En este campo, como en tantos otros, podemos romper la mentalidad
abortista desde la perspectiva de la justicia y del progreso. Pensemos,
por ejemplo, en las protestas recientes ante los abortos que buscan
eliminar a los fetos femeninos. ¿No es una injusticia contra las mujeres
el eliminar, a veces casi de modo sistemático, al no nacido si se trata
de una mujer?
Pero resulta igualmente extraño empezar a defender a los embriones y
fetos femeninos, y no proteger a los masculinos. Hacer lo primero sin
hacer lo segundo sería como considerar privilegiados a unos fetos (los
femeninos), y despreciables o menos importantes a otros (los
masculinos). Es decir, sería como dar mayor fuerza al derecho a la vida
según una discriminación sexual que ningún pueblo auténticamente justo
debería tolerar.
Algunos, sin embargo, dicen que está mal el aborto en función del sexo
del hijo, pero no lo estaría si simplemente se quiere eliminar al
embrión o al feto sin más (independientemente de si es de un sexo o de
otro). Esto, sin embargo, va también contra el principio de defensa de
los débiles. ¿Es que vale menos una vida humana cuando no tiene ninguna
adjetivación, cuando no sabemos si es sana o enferma, si es chico o
chica, y vale más cuando ya conocemos su sexo u otras características
que pueden interesar a sus padres o a la sociedad?
Esto podemos aplicarlo a las numerosas enfermedades que se descubren en
los embriones y fetos antes de nacer, gracias al diagnóstico prenatal.
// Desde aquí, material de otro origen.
`config.mk`:
```
export PLATFORM = sky130hd
export DESIGN_NAME = dram_array
export DESIGN_NICKNAME = d
export VERILOG_FILES = /design/src/rtl/dram_pkg.sv /design/src/rtl/dram_cell16.sv /design/src/rtl/dram_bank.sv /design/src/rtl/dram_array.sv
export SDC_FILE = /design/constraint.sdc
export NUM_CORES = 1
export LEC_CHECK = 0
export BUFFER_PORTS_ARGS = -buffer_cell sky130_fd_sc_hd__buf_2
export CORE_ASPECT_RATIO = 0.6
export CORE_MARGIN = 2
export CORE_UTILIZATION = 40
export CTS_CLUSTER_DIAMETER = 30
export DETAILED_ROUTE_END_ITERATION = 16
export GPL_ROUTABILITY_DRIVEN = 1
export GPL_TIMING_DRIVEN = 0
export PLACE_DENSITY_LB_ADDON = 0.15
export SLEW_MARGIN = 20
export SYNTH_ARGS = -nofsm -noshare
export SYNTH_HDL_FRONTEND = slang
export SYNTH_HIERARCHICAL = 1
export SYNTH_SLANG_ARGS = --single-unit
```
`constraint.sdc`:
```
create_clock -name clk_i -period 2.6 [get_ports clk_i]
set_input_delay 0.52 -clock clk_i [delete_from_list [all_inputs] [get_ports clk_i]]
set_output_delay 0.52 -clock clk_i [all_outputs]
set_load 0.005 [all_outputs]
```
`src/rtl/dram_pkg.sv`:
```
package dram_pkg;
  typedef enum logic {PM_SINGLE = 1'b0, PM_DUAL = 1'b1} port_mode_e;
  localparam int unsigned CELL_WORDS = 16;
  localparam int unsigned CELL_AW    = 4;
endpackage

```
`src/rtl/dram_cell16.sv`:
```
module dram_cell16 (
  input  logic       clk_i,
  input  logic       rst_ni,
  input  logic       we_i,
  input  logic [3:0] waddr_i,
  input  logic       wdata_i,
  input  logic [3:0] raddr_i,
  output logic       rdata_o
);
  logic [15:0] mem;

  always_ff @(posedge clk_i) begin
    if (we_i) mem[waddr_i] <= wdata_i;
  end

  assign rdata_o = mem[raddr_i];

  assert_write_R1: assert property (@(posedge clk_i) disable iff (!rst_ni)
    we_i |=> mem[$past(waddr_i)] == $past(wdata_i));

  assert_hold_R1: assert property (@(posedge clk_i) disable iff (!rst_ni)
    !we_i |=> $stable(mem));
endmodule

```
`src/rtl/dram_bank.sv`:
```
module dram_bank #(
  parameter int unsigned DEPTH = 32,
  localparam int unsigned AW    = $clog2(DEPTH),
  localparam int unsigned NCELL = DEPTH / dram_pkg::CELL_WORDS,
  localparam int unsigned SW    = (AW > dram_pkg::CELL_AW) ? AW - dram_pkg::CELL_AW : 1
) (
  input  logic          clk_i,
  input  logic          rst_ni,
  input  logic          we_i,
  input  logic [AW-1:0] waddr_i,
  input  logic          wdata_i,
  input  logic [AW-1:0] raddr_i,
  output logic          rdata_o
);
  logic [SW-1:0]    wsel, rsel;
  logic [NCELL-1:0] cell_we, cell_rd;

  generate
    if (NCELL > 1) begin : g_sel
      assign wsel = waddr_i[AW-1:dram_pkg::CELL_AW];
      assign rsel = raddr_i[AW-1:dram_pkg::CELL_AW];
    end else begin : g_nosel
      assign wsel = '0;
      assign rsel = '0;
    end

    for (genvar c = 0; c < NCELL; c++) begin : g_cell
      assign cell_we[c] = we_i && (wsel == SW'(c));
      dram_cell16 u_cell (
        .clk_i   (clk_i),
        .rst_ni  (rst_ni),
        .we_i    (cell_we[c]),
        .waddr_i (waddr_i[3:0]),
        .wdata_i (wdata_i),
        .raddr_i (raddr_i[3:0]),
        .rdata_o (cell_rd[c])
      );
    end
  endgenerate

  // read mux over tiles
  always_comb begin
    rdata_o = 1'b0;
    for (int c = 0; c < int'(NCELL); c++) begin
      if (rsel == SW'(c)) rdata_o = cell_rd[c];
    end
  end

  assert_we_onehot_R6: assert property (@(posedge clk_i) disable iff (!rst_ni)
    $onehot0(cell_we));

  assert_we_idle_R1: assert property (@(posedge clk_i) disable iff (!rst_ni)
    !we_i |-> cell_we == '0);
endmodule

```
`src/rtl/dram_array.sv`:
```
module dram_array #(
  parameter dram_pkg::port_mode_e MODE = dram_pkg::PM_DUAL,
  parameter int unsigned DEPTH   = 32,
  parameter int unsigned WIDTH   = 2,
  parameter bit          OUT_REG = 1'b0,
  localparam int unsigned AW = $clog2(DEPTH)
) (
  input  logic             clk_i,
  input  logic             rst_ni,
  input  logic             sr_i,
  input  logic [AW-1:0]    a_addr_i,
  input  logic [WIDTH-1:0] a_wdata_i,
  output logic [WIDTH-1:0] a_rdata_o,
  input  logic [AW-1:0]    b_addr_i,
  output logic [WIDTH-1:0] b_rdata_o
);
  logic [WIDTH-1:0] a_raw, b_raw;

  generate
    for (genvar w = 0; w < WIDTH; w++) begin : g_bit
      dram_bank #(.DEPTH(DEPTH)) u_bank_a (
        .clk_i   (clk_i),
        .rst_ni  (rst_ni),
        .we_i    (sr_i),
        .waddr_i (a_addr_i),
        .wdata_i (a_wdata_i[w]),
        .raddr_i (a_addr_i),
        .rdata_o (a_raw[w])
      );
      if (MODE == dram_pkg::PM_DUAL) begin : g_dual
        // mirror copy: write side follows port A
        dram_bank #(.DEPTH(DEPTH)) u_bank_b (
          .clk_i   (clk_i),
          .rst_ni  (rst_ni),
          .we_i    (sr_i),
          .waddr_i (a_addr_i),
          .wdata_i (a_wdata_i[w]),
          .raddr_i (b_addr_i),
          .rdata_o (b_raw[w])
        );
      end else begin : g_single
        assign b_raw[w] = 1'b0;
      end
    end

    if (OUT_REG) begin : g_oreg
      always_ff @(posedge clk_i or negedge rst_ni) begin
        if (!rst_ni) begin
          a_rdata_o <= '0;
          b_rdata_o <= '0;
        end else begin
          a_rdata_o <= a_raw;
          b_rdata_o <= b_raw;
        end
      end

      assert_oreg_a_R7: assert property (@(posedge clk_i) disable iff (!rst_ni)
        1'b1 |=> a_rdata_o == $past(a_raw));
    end else begin : g_comb
      assign a_rdata_o = a_raw;
      assign b_rdata_o = b_raw;
    end

    if (MODE == dram_pkg::PM_DUAL) begin : g_chk_dual
      assert_mirror_R4: assert property (@(posedge clk_i) disable iff (!rst_ni)
        (a_addr_i == b_addr_i) |-> (a_raw == b_raw));
    end
  endgenerate
endmodule

```
==> results.yml <==
synthesis:
  ys_seq_area_share_pct: 65.0
  synth_edf_count: 128
  ys_top_cells_by_area: "edfxtp_1, mux4_1, nor2_1"
  synth_adder_area_share_pct: 0
  synth-simple-area-share_pct: 15.7
  synth_mux_area_share_pct: 19.3
  yosysWarningCount: 6
  yosysMostFrequentCell: "edfxtp_1"
  avgSynthCellArea_sq_um: 15.6
  syn_area_sq_um: 5920
  syn_inst: 380
  synth_top_area_share_pct: 65.0
  synth-xor-area-share_pct: 0
  synth_seq_cells: 128
  ys.flop_type: "edfxtp_1"
  synth_compound_area_share_pct: 0
  synth_top_family_by_area: "multiplexers"
  synthTopCellsByCount: "edfxtp_1, nor2_1, mux4_1, nor3_1, mux2i_1"
  synth_top_cell_by_area: "edfxtp_1"
  synth_cell_types: 13
  synthesis.nets: 395
  async_reset_ff_share_pct: 0
drt:
  vias: 3408
  drc: 0
  wl_per_cell_um: 19.0
  viasPerCell: 5.35
  wirelength_um: 12100
  first_iter_violations: 319
  drt-pass1-iter-count: 5
  ant_nets: 0
placement:
  placed_cells: 596
  numPortBuffers: 17
  hpwl_um: 6300
  gp_congestion: 0.711
floorplanning:
  initial_core_util_pct: 40.9
  core_region_area_sq_um: 14500
  ioPinCount: 19
  die_w_um: 161
  die-area_sq_um: 15800
  rows: 34
  fp.dieH_um: 98.2
grt:
  antenna_found_initial: 0
  track_usage_pct: 16.1
  grt_max_degree: 73
  grt_overflow_total: 0
  grt_pass1_wl_um: 18700
  first_global_vias: 3365
cells_and_area:
  seq_area_sq_um: 3840
  multi_input_area_sq_um: 2020
  drive_above_1_share_pct: 17.8
  fillerInstances: 1251
  fin_util_pct: 48.9
  diodes: 0
  final_cells: 637
  finalNetCount: 441
  syn_to_final_growth_pct: 19.5
power:
  leakage_nw: 2.35
  total_power_w: 0.00517
  sw_frac_of_total_pct: 19.8
  p_sw_w: 0.00103
  power_frac_clock_pct: 48.5
  ir_worst_vdd_mv: 0.420
  p_int_w: 0.00415
  p_comb_share_pct: 7.0
  power_density_nw_per_um2: 732
  pwr-share-seq_pct: 44.5
worst_setup_path:
  end_kind: "output pin"
  worstPathRequired_ps: 2080
  path_class: "input pin to output pin"
  start_kind: "input pin"
  cp.arrival_ps: 2020
  critPathMaxFanout: 7
clock_network:
  cts_sinks: 128
  htreeDepth: 4
  clk_pin_slew_ps: 50
  cts_buffer_depth: 2
  cts-root-buf: "clkbuf_16"
  cts_tree: "yes"
  numCtsBuffers: 17
run_status:
  status: "finished clean"
timing:
  maxSlewViolCount: 0
  hold_viol: 0
  whs_ps: 603
  setup_violations: 0
  worstMarginPinSlew_ps: 1060
  max_freq_mhz: 393
  fin_crit_sh_pct: 97.8
  fin_crit_ps: 2540
  slew_headroom_pct: 29.6
worst_hold_path:
  min_path_type: "input pin to flop"
job:
  maxCapViolations: 0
¿Por qué sólo se ofrece la oportunidad de nacer a los sanos, y se
elimina, en un clima de indiferencia bastante generalizado, a los
enfermos? ¿Será que aceptamos el criterio de que el más fuerte y mejor
dotado, el sano, vale más, merece vivir, y el enfermo vale menos y puede
ser destruido, incluso con el apoyo de “leyes” establecidas por un
parlamento?
Nos horrorizamos cuando se aplican tales discriminaciones para con los
adultos. Pero, ¿es que valen menos los fetos que los adultos? ¿No se
trata siempre de “vidas humanas”? El esfuerzo de miles de voluntarios
que trabajan cada día con los enfermos y los minusválidos nos dice que
también el ser humano que sufre merece nuestro amor y puede darnos mucho
más de lo que imaginamos.
La defensa de los más débiles es una tarea inacabada e inacabable. Cada
generación debe confrontarse con los valores y antivalores de las
generaciones precedentes para encontrar caminos en los que podamos
avanzar hacia la defensa de los derechos de todos, también de los más
débiles. También de quien vive en el seno de su madre o se encuentra
indefenso en un laboratorio de fecundación artificial.
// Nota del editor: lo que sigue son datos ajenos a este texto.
`config.mk`:
```
export PLATFORM = sky130hd
export DESIGN_NAME = burst_addr_gen
export DESIGN_NICKNAME = d
export VERILOG_FILES = /design/src/rtl/bag_pkg.sv /design/src/rtl/bag_strobe_dec.sv /design/src/rtl/bag_wrap_ctr.sv /design/src/rtl/burst_addr_gen.sv
export SDC_FILE = /design/constraint.sdc
export NUM_CORES = 1
export LEC_CHECK = 0
export ABC_CLOCK_PERIOD_IN_PS = 1100
export BUFFER_PORTS_ARGS = -buffer_cell sky130_fd_sc_hd__buf_2
export CORE_ASPECT_RATIO = 0.75
export CORE_MARGIN = 2
export CORE_UTILIZATION = 43
export CTS_CLUSTER_DIAMETER = 40
export DETAILED_ROUTE_END_ITERATION = 6
export MAX_ROUTING_LAYER = met4
export PLACE_DENSITY_LB_ADDON = 0.25
export SYNTH_ARGS = -nofsm -noshare
export SYNTH_HDL_FRONTEND = slang
export SYNTH_SLANG_ARGS = --single-unit
```
`constraint.sdc`:
```
create_clock -name clk -period 1.1 [get_ports clk]
set_input_delay 0.11 -clock clk [delete_from_list [all_inputs] [get_ports clk]]
set_output_delay 0.11 -clock clk [all_outputs]
set_load 0.05 [all_outputs]
```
Defender esas vidas débiles, necesitadas de protección, será lo mínimo
que podamos hacer para que el mundo siga adelante en la conquista de los
derechos de todos, sin discriminaciones ni arbitrariedades promovidas
por quienes tienen ahora poder, técnica y dinero. Su prepotencia no es
algo eterno: también los poderosos algún día dependerán completamente de
la ayuda de otros. Conviene recordarlo para que algún día no se
conviertan en víctimas de leyes injustas promovidas por ellos mismos
precisamente cuando sentían estar en el ápice de sus energías... Leyes
injustas que, esperamos, encontrarán la heroica oposición de quienes
creen en el amor y la justicia por encima de lo que digan algunas leyes
que nunca deberían haber existido. Leyes que podemos cambiar ahora, con
el uso de aquellos instrumentos de participación desde los que podemos
construir un mundo capaz de acoger a todos, también a los más débiles.